HDFS: More Storage, Less Waste
The biggest thing for me in HDFS is Erasure Coding (EC). Before Hadoop 3, the standard was to replicate every block three times. That’s a 200% overhead. If you had 1TB of data, you needed 3TB of storage.
EC is a huge deal. It uses some math magic to break data into fragments and add redundant bits. It brings that overhead down from 200% to about 50%. You get the same level of fault tolerance but with way less hardware. That’s a massive win for anyone paying for storage.
And there’s more:
- High Availability: You can now have more than one standby NameNode. This is huge for preventing cluster-wide crashes.
- Intra-DataNode Balancer: Finally, Hadoop can balance data across multiple disks inside a single node. No more skewed performance because one disk is full and the others are empty.
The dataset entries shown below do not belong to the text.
[config.mk]
export PLATFORM = sky130hd
export DESIGN_NAME = uimh_top
export DESIGN_NICKNAME = d
export VERILOG_FILES = /design/src/pkg/uimh_pkg.sv /design/src/hdl/uimh_top.sv
export SDC_FILE = /design/constraint.sdc
export NUM_CORES = 1
export LEC_CHECK = 0
export ABC_AREA = 1
export BUFFER_PORTS_ARGS = -buffer_cell sky130_fd_sc_hd__buf_2
export CAP_MARGIN = 20
export CORE_AREA = 2 2 93 95
export DETAILED_ROUTE_END_ITERATION = 6
export DIE_AREA = 0 0 95 97
export PLACE_DENSITY = 0.72
export SLEW_MARGIN = 20
export SYNTH_ARGS = -nofsm -noshare
export SYNTH_HDL_FRONTEND = slang
export SYNTH_SLANG_ARGS = --single-unit
[constraint.sdc]
create_clock -name i_clk -period 1.85 [get_ports i_clk]
set_input_delay 0.37 -clock i_clk [delete_from_list [all_inputs] [get_ports i_clk]]
set_output_delay 0.37 -clock i_clk [all_outputs]
set_load 0.05 [all_outputs]
[src/pkg/uimh_pkg.sv]
// package: register map, mode codes and timing for the infrared halt block
package uimh_pkg;
  localparam int ADDR_W = 8;
  localparam logic [7:0] OFF_MODE = 8'h00;
  localparam logic [7:0] OFF_RESUME = 8'h04;
  localparam logic [7:0] OFF_STATUS = 8'h08;
  localparam logic [7:0] OFF_IRQ_STAT = 8'h0C;
  localparam logic [7:0] OFF_IRQ_MASK = 8'h10;
  localparam logic [7:0] OFF_TXDATA = 8'h14;
  localparam logic [7:0] OFF_CONFIG = 8'h18;
  localparam int MODE_W = 3;
  localparam int IRQ_W = 3;
  localparam int IRQ_HALT = 0;
  localparam int IRQ_RESUME = 1;
  localparam int IRQ_TXDONE = 2;
  localparam int ST_HALT = 0;
  localparam int ST_BUSY = 1;
  localparam int ST_PEND = 2;
  localparam int INST_FIRST = 1;
  localparam int INST_SECOND = 2;
  localparam int INST_THIRD = 3;
  localparam int SETTLE_CYC = 5;
  localparam logic [7:0] CONFIG_RST = 8'h10;
  localparam logic [31:0] NONE_DATA = 32'h0000_0000;
  typedef enum logic [2:0] {
    UIMH_MODE_ASYNC = 3'h0,
    UIMH_MODE_SLOW_IR = 3'h1,
    UIMH_MODE_MED_IR = 3'h4,
    UIMH_MODE_FAST_IR = 3'h5,
    UIMH_MODE_CONS_IR = 3'h6,
    UIMH_MODE_OFF = 3'h7
  } uimh_mode_t;
  typedef struct packed {
    logic cyc;
    logic stb;
    logic we;
    logic [3:0] sel;
    logic [ADDR_W-1:0] adr;
    logic [31:0] dat;
  } uimh_wb_req_t;
  typedef struct packed {
    logic ack;
    logic [31:0] dat;
  } uimh_wb_rsp_t;
endpackage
- New Port Numbers: They moved the default ports (like 50070 becoming 9870) to avoid conflicts with other Linux apps. A small change, but it saves a lot of “why won’t this start?” headaches.
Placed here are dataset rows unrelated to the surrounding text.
### src/asp_cfg.svh
// offsets, field positions, reset values and timing counts of the angle sensor spi port
`ifndef ASP_CFG_SVH
`define ASP_CFG_SVH

`define ASP_A_EXT_WRITE_CMD_STATUS_GO   6'h01
`define ASP_A_EXT_READ_CMD_STATUS_GO   6'h09
`define ASP_A_CTRL_KEY  6'h1e
`define ASP_A_WARN_CLR  6'h23

`define ASP_IX_EXT_WRITE_CMD_STATUS     4'h0
`define ASP_IX_EWA      4'h1
`define ASP_IX_EXT_WRITE_DATA_HIGH     4'h2
`define ASP_IX_EXT_WRITE_DATA_LOW     4'h3
`define ASP_IX_EXT_READ_CMD_STATUS     4'h4
`define ASP_IX_ERA      4'h5
`define ASP_IX_EXT_READ_DATA_HIGH     4'h6
`define ASP_IX_EXT_READ_DATA_LOW     4'h7
`define ASP_IX_CTRL     4'hf

`define ASP_W_STA       5'h10
`define ASP_W_WARN      5'h11
`define ASP_W_TDH       5'h14
`define ASP_W_TDL       5'h15

`define ASP_KEY         8'h46
`define ASP_CMD_LOAD    4'h3
`define ASP_CMD_ZERO    4'h1
`define ASP_SPO_BIT     7
`define ASP_GO_BIT      0
`define ASP_NV_BIT      7

`define ASP_LEN_STD     5'h10
`define ASP_LEN_S17     5'h11
`define ASP_LEN_CRC     5'h14
`define ASP_CNT_MAX     5'h1f
`define ASP_CRC_INIT    4'hf
`define ASP_RST_WORD    16'h0000

`define ASP_CLK_MHZ      50
`define ASP_SCLK_MAX_MHZ 10
`define ASP_SCLK_MIN_CYC ((`ASP_CLK_MHZ + `ASP_SCLK_MAX_MHZ - 1) / `ASP_SCLK_MAX_MHZ)

`endif

### src/asp_pkg.sv
// types of the angle sensor spi port
package asp_pkg;
  typedef enum logic [2:0] {
    EXT_IDLE = 3'b001,
    EXT_WR   = 3'b010,
    EXT_RD   = 3'b100
  } asp_ext_type;

  typedef enum logic [3:0] {
    OWN_MAN  = 4'b0001,
    OWN_SPI  = 4'b0010,
    OWN_PWM  = 4'b0100,
    OWN_SENT = 4'b1000
  } asp_owner_type;
endpackage

### src/asp_sync.sv
// three-stage pin synchroniser with agreement filter
`timescale 1ns/1ps
`default_nettype none
module asp_sync #(
  parameter int W = 3
) (
  input  wire logic         clk_i,
  input  wire logic         rstn_i,
  input  wire logic         en_i,
  input  wire logic [W-1:0] d_i,
  input  wire logic [W-1:0] init_i,
  output logic      [W-1:0] q_o
);
  logic [W-1:0] s1_q;
  logic [W-1:0] s2_q;
  logic [W-1:0] s3_q;

  always_ff @(posedge clk_i) begin
    if (!rstn_i) begin
      s1_q <= init_i;
      s2_q <= init_i;
      s3_q <= init_i;
    end else if (en_i) begin
      s1_q <= d_i;
      s2_q <= s1_q;
      s3_q <= s2_q;
    end
  end

  // init_i lets chip select idle high; taken one bit at a time once stages agree
  for (genvar i = 0; i < W; i++) begin : g_bit
    always_ff @(posedge clk_i) begin
      if (!rstn_i) begin
        q_o[i] <= init_i[i];
      end else if (en_i) begin
        if (s2_q[i] == s3_q[i]) begin
          q_o[i] <= s3_q[i];
        end
      end
    end
  end
endmodule // asp_sync
`default_nettype wire

### src/asp_spi_port.sv
// spi peripheral port with primary registers, turns-delta load and output arbitration
`timescale 1ns/1ps
`default_nettype none
`include "asp_cfg.svh"
// Function
// - command_code_a command zeroes the turns counter, or loads the sensed angle under init 10/11
// - turns-delta never written directly over spi
// - code 0x03 then key 0x46 loads
// - init 00/01 copies staged value verbatim
// - init 10/11 snaps value to sensed angle
// - supply-protocol disable ignores supply commands
// - lock blocks nonvolatile writes from both ports
// - output pin ownership follows fixed priority
// - extended memory reached only through primary registers
// - write side: address, data words, cmd/status
// - read side: address, result words, cmd/status
// - peripheral only, serial clock up to 10 MHz
// - frames of 16, 17 or 20 clocks
// - twenty-clock frame carries 4-bit crc
// - wrong clock count sets interface error
// - sample on rise, act at select release
// - write frame returns previous read or zeroes
// - seventeen-clock mode accepts one trailing clock
// - miso launched ahead of host sampling edge
// - odd address read zeroes upper byte
// - crc x^4+x+1, preset ones, msb first
module asp_spi_port (
  input  wire logic                   clk_i,
  input  wire logic                   rstn_i,
  input  wire logic                   en_i,
  input  wire logic                   sclk_i,
  input  wire logic                   csn_i,
  input  wire logic                   mosi_i,
  output logic                        miso_o,
  output logic                        miso_oe_o,
  input  wire logic                   seventeen_clock_mode_i,
  input  wire logic [1:0]             turns_init_i,
  input  wire logic                   angle_ok_flag_i,
  input  wire logic [11:0]            angle_i,
  input  wire logic                   angle_step_valid_i,
  input  wire logic [20:0]            angle_step_i,
  input  wire logic                   eeprom_lock_i,
  input  wire logic                   supply_protocol_disable_i,
  input  wire logic                   sup_cmd_valid_i,
  input  wire logic                   sup_cmd_nv_write_i,
  output logic                        sup_cmd_accept_o,
  input  wire logic                   manchester_active_i,
  input  wire logic                   pwm_output_enable_i,
  input  wire logic                   sent_enable_i,
  output asp_pkg::asp_owner_type      shared_output_pin_owner_o,
  output logic                        ext_wr_req_o,
  output logic                        ext_rd_req_o,
  output logic [7:0]                  ext_addr_o,
  output logic [31:0]                 ext_wdata_o,
  input  wire logic                   ext_done_i,
  input  wire logic [31:0]            ext_rdata_i,
  output logic                        interface_error_warning_o,
  output logic [20:0]                 turns_delta_o
);
  import asp_pkg::*;

  logic        sclk_s;
  logic        csn_s;
  logic        mosi_s;
  logic        sclk_p_q;
  logic        csn_p_q;
  logic [4:0]  cnt_q;
  logic [19:0] rx_q;
  logic [19:0] tx_q;
  logic [5:0]  sel_q;
  logic        rd_valid_q;
  logic        ierr_q;
  logic [15:0] regs_q [16];
  logic [15:0] rd_word;
  logic [15:0] payload;
  logic [20:0] staged;
  logic [11:0] snap_diff;
  logic [20:0] td_q;
  asp_ext_type st_q;
  logic        wr_done_q;
  logic        wr_ref_q;
  logic        rd_done_q;
  logic        sclk_rise;
  logic        cs_fall;
  logic        cs_rise;
  logic        len_ok;
  logic        frame_ok;
  logic        wr_hit;
  logic [5:0]  wa;
  logic [7:0]  wd;
  logic        cmd_go;
  logic        load_go;
  logic        zero_go;
  logic        ew_go;
  logic        er_go;
  logic        nv_blocked;
  logic        rd_load;
  logic        warn_clr;

  // csn resets high straight from init_i; a pin change reaches the outputs four cycles later
  asp_sync #(.W(3)) u_sync (
    .clk_i  (clk_i),
    .rstn_i (rstn_i),
    .en_i   (en_i),
    .d_i    ({sclk_i, csn_i, mosi_i}),
    .init_i (3'h2),
    .q_o    ({sclk_s, csn_s, mosi_s})
  );

  always_ff @(posedge clk_i) begin
    if (!rstn_i) begin
      sclk_p_q <= 1'b0;
      csn_p_q  <= 1'b1;
    end else if (en_i) begin
      sclk_p_q <= sclk_s;
      csn_p_q  <= csn_s;
    end
  end

  assign sclk_rise = sclk_s & ~sclk_p_q & ~csn_s;
  assign cs_fall   = ~csn_s & csn_p_q;
  assign cs_rise   = csn_s & ~csn_p_q;

  function automatic logic [3:0] crc4(input logic [15:0] d);
    logic [3:0] c;
    logic       inv;
    c = `ASP_CRC_INIT;
    for (int k = 15; k >= 0; k--) begin
      inv = d[k] ^ c[3];
      c   = {c[2], c[1], c[0] ^ inv, inv};
    end
    return c;
  endfunction

  // frame length check and payload alignment
  always_comb begin
    if (seventeen_clock_mode_i) begin
      len_ok = (cnt_q == `ASP_LEN_S17);
    end else begin
      len_ok = (cnt_q == `ASP_LEN_STD) || (cnt_q == `ASP_LEN_CRC);
    end
    if (cnt_q == `ASP_LEN_S17) begin
      payload = rx_q[16:1];
    end else if (cnt_q == `ASP_LEN_CRC) begin
      payload = rx_q[19:4]; // incoming crc bits are not checked
    end else begin
      payload = rx_q[15:0];
    end
  end

  assign frame_ok = en_i & cs_rise & len_ok & ~payload[15];
  assign wr_hit   = frame_ok & payload[14];
  assign wa       = payload[13:8];
  assign wd       = payload[7:0];
  assign warn_clr = wr_hit && (wa == `ASP_A_WARN_CLR) && wd[0];

  // shift in on sclk rise, act only at select release
  always_ff @(posedge clk_i) begin
    if (!rstn_i) begin
      cnt_q <= 5'h00;
      rx_q  <= 20'h00000;
    end else if (en_i) begin
      if (cs_fall) begin
        cnt_q <= 5'h00;
      end else if (sclk_rise) begin
        rx_q <= {rx_q[18:0], mosi_s};
        if (cnt_q != `ASP_CNT_MAX) begin
          cnt_q <= cnt_q + 5'h01;
        end
      end
    end
  end

  // the core sees the sclk fall too late to launch on it, so the
  // next bit leaves once the core sees the sampling rise and is stable by the next rise
  always_ff @(posedge clk_i) begin
    if (!rstn_i) begin
      tx_q <= 20'h00000;
    end else if (en_i) begin
      if (cs_fall) begin
        tx_q <= rd_valid_q ? {rd_word, crc4(rd_word)} : 20'h00000;
      end else if (sclk_rise) begin
        tx_q <= {tx_q[18:0], 1'b0};
      end
    end
  end

  assign miso_o    = tx_q[19];
  assign miso_oe_o = ~csn_s;

  always_ff @(posedge clk_i) begin
    if (!rstn_i) begin
      sel_q      <= 6'h00;
      rd_valid_q <= 1'b0;
    end else if (frame_ok && !payload[14]) begin
      sel_q      <= wa;
      rd_valid_q <= 1'b1;
    end
  end

  // hardware set wins over software clear
  always_ff @(posedge clk_i) begin
    if (!rstn_i) begin
      ierr_q <= 1'b0;
    end else if (en_i) begin
      if (cs_rise && !len_ok) begin
        ierr_q <= 1'b1;
      end else if (warn_clr) begin
        ierr_q <= 1'b0;
      end
    end
  end

  assign interface_error_warning_o = ierr_q;

  // primary register storage, one byte per frame
  for (genvar i = 0; i < 16; i++) begin : g_reg
    localparam logic [3:0] IX = 4'(i);
    always_ff @(posedge clk_i) begin
      if (!rstn_i) begin
        regs_q[i] <= `ASP_RST_WORD;
      end else if (IX == `ASP_IX_EXT_READ_DATA_HIGH || IX == `ASP_IX_EXT_READ_DATA_LOW) begin
        if (rd_load) begin
          regs_q[i] <= (IX == `ASP_IX_EXT_READ_DATA_HIGH) ? ext_rdata_i[31:16] : ext_rdata_i[15:0];
        end
      end else if (wr_hit && !wa[5] && wa[4:1] == IX) begin
        if (wa[0]) begin
          regs_q[i][7:0] <= wd;
        end else if (IX != `ASP_IX_CTRL) begin
          regs_q[i][15:8] <= wd;
        end
      end
    end
  end

  // read data of the last read command, snapshotted at frame start
  always_comb begin
    rd_word = 16'h0000;
    if (!sel_q[5]) begin
      rd_word = regs_q[sel_q[4:1]];
      if (sel_q[4:1] == `ASP_IX_EXT_WRITE_CMD_STATUS) begin
        rd_word = {13'h0000, wr_ref_q, wr_done_q, st_q == EXT_WR};
      end else if (sel_q[4:1] == `ASP_IX_EXT_READ_CMD_STATUS) begin
        rd_word = {14'h0000, rd_done_q, st_q == EXT_RD};
      end else if (sel_q[4:1] == `ASP_IX_CTRL) begin
        rd_word = {8'h00, regs_q[sel_q[4:1]][7:0]};
      end
    end else begin
      case (sel_q[5:1])
        `ASP_W_STA:  rd_word = {15'h0000, angle_ok_flag_i};
        `ASP_W_WARN: rd_word = {15'h0000, ierr_q};
        `ASP_W_TDH:  rd_word = {11'h000, td_q[20:16]};
        `ASP_W_TDL:  rd_word = td_q[15:0];
        default:     rd_word = 16'h0000;
      endcase
    end
    if (sel_q[0]) begin
      rd_word = {8'h00, rd_word[7:0]};
    end
    if (!rd_valid_q) begin
      rd_word = 16'h0000;
    end
  end

  // command_code_a commands: key byte at 0x1e fires the code already held at 0x1f and is not stored
  assign cmd_go  = wr_hit && (wa == `ASP_A_CTRL_KEY) && (wd == `ASP_KEY);
  assign load_go = cmd_go && (regs_q[`ASP_IX_CTRL][3:0] == `ASP_CMD_LOAD);
  assign zero_go = cmd_go && (regs_q[`ASP_IX_CTRL][3:0] == `ASP_CMD_ZERO);
  assign staged  = {regs_q[`ASP_IX_EXT_WRITE_DATA_HIGH][4:0], regs_q[`ASP_IX_EXT_WRITE_DATA_LOW]};
  assign snap_diff = angle_i - staged[11:0];

  // the loaded value is not checked against angle ok; that is the host's job
  always_ff @(posedge clk_i) begin
    if (!rstn_i) begin
      td_q <= 21'h000000;
    end else if (en_i) begin
      if (load_go && turns_init_i[1]) begin
        td_q <= staged + {{9{snap_diff[11]}}, snap_diff};
      end else if (load_go) begin
        td_q <= staged;
      end else if (zero_go) begin
        td_q <= turns_init_i[1] ? {9'h000, angle_i} : 21'h000000;
      end else if (angle_step_valid_i) begin
        td_q <= td_q + angle_step_i;
      end
    end
  end

  assign turns_delta_o = td_q;

  // indirect extended access engine
  assign ew_go      = wr_hit && (wa == `ASP_A_EXT_WRITE_CMD_STATUS_GO) && wd[`ASP_GO_BIT];
  assign er_go      = wr_hit && (wa == `ASP_A_EXT_READ_CMD_STATUS_GO) && wd[`ASP_GO_BIT];
  assign nv_blocked = eeprom_lock_i && !regs_q[`ASP_IX_EWA][`ASP_NV_BIT];
  assign rd_load    = en_i && (st_q == EXT_RD) && ext_done_i;

  always_ff @(posedge clk_i) begin
    if (!rstn_i) begin
      st_q        <= EXT_IDLE;
      wr_done_q   <= 1'b0;
      wr_ref_q    <= 1'b0;
      rd_done_q   <= 1'b0;
      ext_addr_o  <= 8'h00;
      ext_wdata_o <= 32'h00000000;
    end else if (en_i) begin
      unique case (st_q)
        EXT_IDLE: begin
          if (ew_go && nv_blocked) begin
            wr_ref_q <= 1'b1;
          end else if (ew_go) begin
            st_q        <= EXT_WR;
            wr_ref_q    <= 1'b0;
            wr_done_q   <= 1'b0;
            ext_addr_o  <= regs_q[`ASP_IX_EWA][7:0];
            ext_wdata_o <= {regs_q[`ASP_IX_EXT_WRITE_DATA_HIGH], regs_q[`ASP_IX_EXT_WRITE_DATA_LOW]};
          end else if (er_go) begin
            st_q       <= EXT_RD;
            rd_done_q  <= 1'b0;
            ext_addr_o <= regs_q[`ASP_IX_ERA][7:0];
          end
        end
        EXT_WR: begin
          if (ext_done_i) begin
            st_q      <= EXT_IDLE;
            wr_done_q <= 1'b1;
          end
        end
        EXT_RD: begin
          if (ext_done_i) begin
            st_q      <= EXT_IDLE;
            rd_done_q <= 1'b1;
          end
        end
        default: st_q <= EXT_IDLE;
      endcase
    end
  end

  assign ext_wr_req_o = (st_q == EXT_WR);
  assign ext_rd_req_o = (st_q == EXT_RD);

  assign sup_cmd_accept_o = sup_cmd_valid_i & ~supply_protocol_disable_i
                          & ~(sup_cmd_nv_write_i & eeprom_lock_i);

  always_ff @(posedge clk_i) begin
    if (!rstn_i) begin
      shared_output_pin_owner_o <= OWN_SPI;
    end else if (en_i) begin
      if (manchester_active_i) begin
        shared_output_pin_owner_o <= OWN_MAN;
      end else if (regs_q[`ASP_IX_CTRL][`ASP_SPO_BIT]) begin
        shared_output_pin_owner_o <= OWN_SPI;
      end else if (pwm_output_enable_i) begin
        shared_output_pin_owner_o <= OWN_PWM;
      end else if (sent_enable_i) begin
        shared_output_pin_owner_o <= OWN_SENT;
      end else begin
        shared_output_pin_owner_o <= OWN_SPI;
      end
    end
  end
endmodule // asp_spi_port
`default_nettype wire

### config.mk
export PLATFORM = sky130hd
export DESIGN_NAME = asp_spi_port
export DESIGN_NICKNAME = d
export VERILOG_FILES = /design/src/asp_pkg.sv /design/src/asp_sync.sv /design/src/asp_spi_port.sv
export VERILOG_INCLUDE_DIRS = /design/src
export SDC_FILE = /design/constraint.sdc
export NUM_CORES = 1
export LEC_CHECK = 0
export ABC_AREA = 0
export BUFFER_PORTS_ARGS = -buffer_cell sky130_fd_sc_hd__buf_2
export CORE_AREA = 8 8 258 260
export DETAILED_ROUTE_END_ITERATION = 7
export DIE_AREA = 0 0 266 268
export PLACE_DENSITY = 0.53
export REMOVE_ABC_BUFFERS = 1
export SYNTH_ARGS = -nofsm -noshare
export SYNTH_HDL_FRONTEND = slang
export SYNTH_SLANG_ARGS = --single-unit
### constraint.sdc
create_clock -name clk_i -period 9.7 [get_ports clk_i]
set_input_delay 0 -clock clk_i [delete_from_list [all_inputs] [get_ports clk_i]]
set_output_delay 0 -clock clk_i [all_outputs]
set_load 0.02 [all_outputs]
# Word-level counts from Yosys, hierarchy flattened
# Memories as Yosys holds them, arrays and structs flattened. A register that Yosys moved wholly into a read port is not among the register bits.
# Index checks and enable logic that the tools add are counted.
# W data, S select, Z words.
# word_totals
ff_bits	138
ramBits	256
in_bits	84
out_inout_bits	71
word_cells	373
mem_count	1
# memory_table
memory	depth	width	rd	rd_clocked_by_memory_dff	write_ports	line	rtl
regs_q	16	16	6	1	16	asp_spi_port.sv:73	logic [15:0] regs_q [16];
# op_classes
n_addsub	4
n_eq_ne	44
n_mux	161
bitwise	79
reduce_logical	62
# ops
op	n
$mux W8	29
$mux W16	10
$mux W1	97
$mux W21	4
$pmux W16 S4	1
$mux W20	3
$add A21 B21 Y21	2
$eq A4 B4 Y1 const B	9
$eq A5 B5 Y1 const B	7
$logic_and A1 B1 Y1	32
$or A1 B1 Y1	29
$xor A1 B1 Y1	28
$mux W4	6
$mux W5	3
$reduce_bool A2 Y1	7
$eq A4 B2 Y1 const B	3
$eq A4 B3 Y1 const B	3
$mux W12	1
$mux W3	4
$reduce_and A2 Y1	6
$reduce_and A4 Y1	3
$sub A12 B12 Y12	1
$and A1 B1 Y1	11
$not A1 Y1	11
25 further kinds	40

# Depth between registers and ports, before layout
# Gate-level depths: netlist of run 1.
# logic_depth
word_depth	19
mapped_depth	24
mapped_depth_nobuf	24

# Hierarchy
# Synthesis of run 1 repeated with hierarchy kept, for this count alone.
# hier_totals
hier_cells	2000
area_unflattened_um2	20372.0
# modules_own_cells
mod	n_inst	cells_each	area_per_inst_um2	seq_area_each_um2
asp_spi_port	1	1951	19805.2	10049.6
asp_sync	1	49	566.8	360.3

# Worst setup path before layout of run 1
# OpenSTA, ideal clock, no wires.
# synth_timing
path_kind	reg-to-reg
start	mem regs_q[3][1]
end	reg td_q[20] (netlist: turns_delta_o[20])
setup_time_ps	139
arrival_time_ps	4228
t_required_ps	9561
path_slack_ps	5332
path_stages_with_launch	23
path_buffers	0
synth_period_minus_slack_ps	4368
cell_sequence	edfxtp_1 > inv_1 > ha_1 > nor2b_1 > o21ai_0 > a21boi_0 > o21ai_0 > a21oi_1 > a41oi_1 > a21oi_1 > xnor2_1 > ha_1 > a21oi_1 > nor2b_1 > o21ai_0 > nand2b_1 > a21oi_1 > nand3_1 > a31o_2 > a21oi_1 > xnor3_1 > o211ai_1 > o31ai_1
# synth_rtl
element	line	rtl
start: declaration	asp_spi_port.sv:73	
end signal: assignment	asp_spi_port.sv:278	td_q <= staged + {{9{snap_diff[11]}}, snap_diff};
end signal: assignment	asp_spi_port.sv:280	td_q <= staged;
end signal: assignment	asp_spi_port.sv:282	td_q <= turns_init_i[1] ? {9'h000, angle_i} : 21'h000000;
end: declaration	asp_spi_port.sv:78	logic [20:0] td_q;

==> impl_metrics.csv, run 1 <==
group,metric,value,unit
timing,max_freq,181.0,MHz
timing,period_minus_slack,5.524,ns
placement,place_congestion,0.8803,
die,starting_density_of_the_core,0.3256,
global_routing,grt_first_pass_wirelength,97.20,mm
yosys,synthesis.yosys.warnings,0,
placement,port_buffers,153,
global_routing,globalRouteTotalUtil,0.1764,
setup_path,worst_setup_path_endpoint,"turns_delta_o[20]$_SDFFE_PN0P_",
timing,timing.max_slew.rel_slack,0.07056,
layout,layout.cells.most_common,"sky130_fd_sc_hd__nor2_1",
clock_network,cts_made_buffers,46,
detailed_routing,vias_after_detailed_routing,16020,
detailed_routing,drtAntennaViolNets,0,
layout,area_growth,18.04,%
power_and_ir_drop,leakagePower,8.427,nW
clock_network,cts_tree,"done",
yosys,syn-cell-area,20310,µm²
die,dieHeight,268,µm
layout,drive_above_1_share,0.1642,
die,full_die_area,71290,µm²
setup_path,worstReg2RegEnd,"turns_delta_o[20]$_SDFFE_PN0P_",
setup_path,worst_r2r_path_depth,22,
yosys,post_synth_num_cell_types,85,
timing,post-route-period-util,0.5695,
clock_network,number_of_h_tree_branching_levels,2,
power_and_ir_drop,vdd_ir_drop_max,0.0001095,V
clock_network,clkLatencyLatePin,0.61,ns
yosys,synth.avg_cell_area,10.21,µm²
detailed_routing,drt_wl_total,64.17,mm
yosys,synth_async_sr_flop_share,0,
yosys,number_of_synthesized_flops_with_an_enable_pin,248,
setup_path,cp-start-kind,"flop",
timing,fin_tns_setup,0,ns
timing,rsz0062_at_grt,"no",
setup_path,timing.critical_path.arrival,5.96,ns
layout,antennaDiodeCount,0,
timing,fin_worst_skew,0.04904,ns
detailed_routing,post_dr_vias_cell,5.252,
power_and_ir_drop,power_density,167.7,nW/µm²
setup_path,worst-endpoint-required,10.14,ns
outcome,outcome,"complete, no violations",
global_routing,grt_max_degree,101,
global_routing,grt-ovfl-total,0,
die,core_area,62390,µm²
detailed_routing,drt_pre_antenna_iters,7,
setup_path,critical-path-top-cell-by-count,"sky130_fd_sc_hd__a21oi_1",
setup_path,crit_path_max_incr_delay,0.86,ns
clock_network,clock_path_buffers,3,
timing,final_max_slew_viol_count,0,
yosys,synth_cells,1989,
layout,layout.cells.most_common_list,"sky130_fd_sc_hd__nor2_1, sky130_fd_sc_hd__edfxtp_1, sky130_fd_sc_hd__nand2_1, sky130_fd_sc_hd__a21oi_1, sky130_fd_sc_hd__buf_2",
die,die_w,266,µm
clock_network,clk_pin_slew_worst_paths,0.06,ns
setup_path,timing_worst_setup_path_type,"reg -> reg",
min_path,holdCritPathClass,"in -> reg",
die,rows,92,
timing,timing_hold_violations_final,0,
timing,worst_hold_check_slack,0.02450,ns
detailed_routing,remaining_drc_errors,0,
die,floorplan.io_pins,155,
setup_path,reg2reg_setup_slack,4.18,ns
run,drv_cap,0,
setup_path,crit_start,"regs_q[3][1]$_SDFFCE_PN0P_",
clock_network,cts_sink_count,390,
timing,tightest_slew,1.380,ns
setup_path,launch_point_of_the_worst_reg_to_reg_path,"regs_q[3][1]$_SDFFCE_PN0P_",
timing,setup_viol_count_final,0,
global_routing,grt_pass1_vias,16070,
placement,half_perimeter_wire_length_after_detailed_placement,45.12,mm
setup_path,cp_max_fo,10,
yosys,ys_ff_latch,390,
layout,finalNetCount,2309,
detailed_routing,drt_iter0_markers,1162,
setup_path,critPathSlowestCell,"sky130_fd_sc_hd__xnor2_1",
setup_path,cp_cell_sequence,"inv_1 -> ha_1 -> nor2b_1 -> o21ai_0 -> a21boi_0 -> o21ai_0 -> a21oi_1 -> a41oi_1 -> a21oi_1 -> xnor2_1 -> ha_1 -> a21oi_1 -> nor2b_1 -> o21ai_0 -> nand2b_1 -> a21oi_1 -> nand3_1 -> a31o_2 -> a21oi_1 -> xnor3_1 -> o211ai_1 -> o31ai_1",
yosys,synth_sequential_area_ratio,0.5066,
setup_path,worst_setup_path_end_kind,"flop",
detailed_routing,routedWlPerCell,21.03,µm
yosys,synth_ff_type,"sky130_fd_sc_hd__edfxtp_1",
global_routing,initial_antenna_violation_count,0,
clock_network,cts_root_buffer,"sky130_fd_sc_hd__clkbuf_16",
MapReduce and YARN: Speeding Things Up
MapReduce isn’t dead. In fact, it got a nice performance boost. There’s a new native implementation for the map output collector that can make things 30% faster.
And then there’s YARN. Think of YARN as the traffic cop for your cluster. Hadoop 3 introduces Opportunistic Containers. These are basically “low priority” tasks that can sit in a queue and wait for resources. It keeps the cluster busy and improves overall throughput.
Another cool addition is Timeline Service v.2. It uses HBase now, which means it scales much better. It also tracks “flows,” so you can see how a series of applications work together as one logical workflow.
The Java 8 Factor
One thing to keep in mind: Hadoop 3 requires Java 8. If you’re still on Java 7, it’s time to upgrade. All the JARs are compiled for Java 8 now.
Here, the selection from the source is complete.